Fingers crossed i have another gravid female 🤞

My female Buthacus Leptochelys Nitzani ( Egyptian green scorpion ) is looking very thicc and staying near the heat and refusing food ( typical signs she may be gravid ).

This species is really neat, small fast and fiesty. As far as venom is concerned its unknown to any certainty. Some say not so potent others say yes.

This species is pretty rare in collections and CB are even more so. Im hoping she is gravid and gives me some CB babies. There doesn’t seem to be much info on this species about gestation, life span etc. Some people have said this species is very difficult to have viable offspring, siting stuck in molt issues with scorplings. Since they obviously exist in the wild and i have an adult female they clearly molt. Its probably just captive environment isn’t right conditions. Im really hoping babies come out of this. :pray: i don’t know the demand of this species but being rare in collections may make them valuable.

Getting 2 broods this season would be nice after the tragedy that befell my Androctonus Amoreuxi brood, sadly they were too young to be saved and i lost them all. I will hunt down a male so i can try again in the future. This is another species not often seen especially CB.

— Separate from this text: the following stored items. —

From an optimization exercise on the open Yosys and OpenROAD flow, aimed at small area and a short achievable clock period; shortcuts taken in it are not production practice. Only simulation tests tie the RTL to the original design; equivalence was not proved. Power and IR drop assume default switching activity.

run A:
==> flow/design.v (excerpt) <==
module omt_pe_tile (
    input  wire         clk,
    input  wire         rst,
    input  wire         cmd_valid,
    input  wire [1:0]   cmd_op,
    input  wire [3:0]   a_addr,
    input  wire [3:0]   b_addr,
    input  wire [3:0]   w_addr,
    input  wire [2:0]   b_src,
    input  wire [1:0]   k_src,
    input  wire [7:0]   tt_r,
    input  wire [7:0]   tt_c,
    input  wire [2:0]   dest,
    input  wire         carry_en,
    input  wire         mask_mode,
    input  wire [1:0]   bcn_req,
    input  wire [7:0]   edge_mode,     
    input  wire [15:0]  b_const,
    input  wire [4:0]   plane_sel,
    input  wire [63:0]  plane_wdata,
    output reg          rd_valid,
    output reg  [63:0]  rd_data,
    output wire         bcn_valid,
    output wire         bcn_or,
    output wire [6:0]   bcn_count,
    output wire [5:0]   bcn_first,
    output wire         bcn_none
);
    localparam ROWS = 8;
    localparam COLS = 8;
    localparam NPE  = ROWS * COLS;
    wire v      = cmd_valid & ~rst;
    wire exec   = v && (cmd_op == 2'd0);
    wire pwrite = v && (cmd_op == 2'd1);
    wire pread  = v && (cmd_op == 2'd2);
    wire [4:0] a_row = pread ? plane_sel : {1'b0, a_addr};
    reg         rst_c, exec_c, pwrite_c, pread_c, bcn_c, mask_c, carry_c;
    reg  [3:0]  w_addr_c;
    reg  [2:0]  dest_c, b_src_c;
    reg  [1:0]  k_src_c;
    reg  [7:0]  edge_c, ttr_c, ttc_c;
    reg  [4:0]  plane_c;
    reg         bconst_c;
    reg  [15:0] asel_c, bsel_c;
    reg         fwd_a_c, fwd_b_c;
    reg  [63:0] wdata_c;
    function writes_row;
        input [4:0] x;
        begin
            writes_row = rst_c ||
                (exec_c && (dest_c == 3'd1) && ({1'b0, w_addr_c} == x)) ||
                (pwrite_c && (plane_c == x));
        end
    endfunction
    integer j;
    always @(posedge clk) begin
        rst_c    <= rst;
        exec_c   <= exec;
        pwrite_c <= pwrite;
        pread_c  <= pread;
        bcn_c    <= exec && (bcn_req == 2'd1 || bcn_req == 2'd2);
        mask_c   <= mask_mode;
        carry_c  <= carry_en;
        w_addr_c <= w_addr;
        dest_c   <= dest;
        b_src_c  <= b_src;
        k_src_c  <= k_src;
        edge_c   <= edge_mode;
  ...
For scale: roughly 6900 cells after synthesis, ~1900 flip-flops, about 220 I/O pins, roughly 85000 µm² of cells after synthesis.
Settings: LEC_CHECK=0, CAP_MARGIN=35, CORE_MARGIN=2, CORE_UTILIZATION=30, CTS_CLUSTER_DIAMETER=90, CTS_CLUSTER_SIZE=24, PLACE_DENSITY=0.45, SETUP_SLACK_MARGIN=4.95, SLEW_MARGIN=20; clock period 8.0 ns.
standard.sh (not shown) runs the stock make flow with config.mk's settings and CLKGATE_MAP_FILE= SYNTH_SCRIPT=/design/flow/synth_recipe.tcl, a recipe that flattens the netlist after the stock synthesis.
==> flow/flow/run.sh <==
#!/bin/bash
# Layout flow: the standard ORFS flow (standard.sh), with these changes
# to how the layout is made:
#  - synthesis maps the logic with an area-oriented ABC script
#    (flow/abc_area_nf.script) in place of ORFS's abc_speed.script; the
#    rest of the synthesis (registers included) is the standard one;
#  - sky130_fd_sc_hd__a222oi_1 is added to the platform's don't-use cells
#    (it has no stronger size, so the timing repair cannot fix it when it
#    ends up driving a long wire);
#  - ports are buffered with sky130_fd_sc_hd__buf_1 (resized later by the
#    timing repair where needed).
# Each tool's output is in the ORFS logs under orfs/logs/; make's own output
# is in flow_make.log.
set -euo pipefail
W=$(pwd)
rm -rf "$W/flow_scripts"
cp -r "$FLOW_HOME/scripts" "$W/flow_scripts"
cp "$W/flow/abc_area_nf.script" "$W/flow_scripts/abc_speed.script"
DU="$(sed -n '/DONT_USE_CELLS/,/^$/p' "$FLOW_HOME/platforms/sky130hd/config.mk" \
      | grep -o 'sky130_fd_sc_hd__[a-z0-9_]*' | tr '\n' ' ')sky130_fd_sc_hd__a222oi_1"
echo "DONT_USE_CELLS=$DU" > "$W/flow_dont_use.txt"
bash "$W/standard.sh" SCRIPTS_DIR="$W/flow_scripts" \
    BUFFER_PORTS_ARGS="-buffer_cell sky130_fd_sc_hd__buf_1" \
    DONT_USE_CELLS="$DU" finish \
    > "$W/flow_make.log" 2>&1
==> flow/flow/abc_area_nf.script <==
&get -n
&st
&dch -f
&nf -R 1000 -a
&st
&dch -f
&nf -R 1000 -a
&put
The final layout from run A, which completed every stage, passed the timing, DRC and antenna checks at the end of the flow.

She looks so… rotund :joy:

Crossing my fingers for you too! I’m not a big invertebrate person myself but it’s neat seeing them.


That’s what i love about life, so much variety. I like the animal keeper society, while we may not have the same tastes, we can still agree animals are amazing and add so much to our lives.

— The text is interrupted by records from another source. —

What follows belongs to an exercise in optimizing a design on an open flow for small area, a short achievable clock period and few clock cycles; a production flow would make more cautious choices. Function was not checked in any run shown here: the RTL went through the layout flow alone. No activity file was given, so power comes from the tool's default toggle rates.

===== flow/run.sh =====
#!/bin/bash
# synth_recipe.tcl (not shown) runs the flow's synth.tcl, then flattens the netlist and writes it again
# the make line also repeats each setting of config.mk as NAME=value (left out here)
make -C /OpenROAD-flow-scripts/flow DESIGN_CONFIG=/design/flow/config.mk WORK_HOME=/design/flow/orfs CLKGATE_MAP_FILE= SYNTH_SCRIPT=/design/flow/synth_recipe.tcl finish

===== flow/config.mk =====
export PLATFORM = sky130hd
export DESIGN_NAME = sched_queue
export DESIGN_NICKNAME = sched_queue
export VERILOG_FILES = /design/flow/design.v
export SDC_FILE = /design/flow/constraint.sdc
export NUM_CORES = 4
export LEC_CHECK = 0
export CAP_MARGIN = 20
export CORE_MARGIN = 2
export CORE_UTILIZATION = 40
export SLEW_MARGIN = 20

===== flow/constraint.sdc =====
create_clock -name core_clock -period 52.0 [get_ports {clk}]
set_input_delay 10.4000 -clock core_clock [delete_from_list [all_inputs] [get_ports {clk}]]
set_output_delay 10.4000 -clock core_clock [all_outputs]
set_load 0.01 [all_outputs]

There’s always something for everyone in this hobby!

I’d honestly keep praying mantises if I were to keep any inverts, they’re pretty interesting to me


I’ve kept mantises! SO COOL. Feeding them house flies and watching them hunt gave me an even deeper respect for the species. Right now we have stick bugs! They are quite adorable. Like stiff, skinny caterpillars with legs. All they do is go nom nom nom nom and then they sleep with their two front legs sticking out in front of them so they look more stick like. Nature is amazing!


I hope you get babies from this female, healthy ones. That will be quite exciting for the hobby and since they’re rare you can add valuable data to what is known.

1 Like

She’s so chonky! I hope she gives you lots of healthy babies…and that she doesn’t eat them. :crossed_fingers:


Me too! This species is rare in collections and capative born is even more so. Im hoping i have enough babies that thrive so that i can help in the furthering of the species through captive breeding program.


How is your girl looking now, Renee?

1 Like

She is well tucked away in her rock crevice by the heater i don’t wish to disturb her because of stress to her.


Of course not, you’re a conscientious keeper. It’s that a behavioral change for this girl, possibly indicative of being gravid, or just her usual?

1 Like

All scorpions hide but there are certain indicators that may signal a female being gravid. They will start to look plump, the sides of the mesasoma(body) will start to look white with a clearish surface, she will typically refuse food, she will kill them but not eat and she will place her belly on a heat source and stay there. She is hard to see because she dug her burrow under the rock formation i made and placed near the heat. There isn’t much data about gestational period but i believe its close to a year.

The only way i can see my scorpions in their hides is using my black light but they really hate that light. Im sure it causes them stress and possibly pain as that type of light can harm them ( if prolonged ).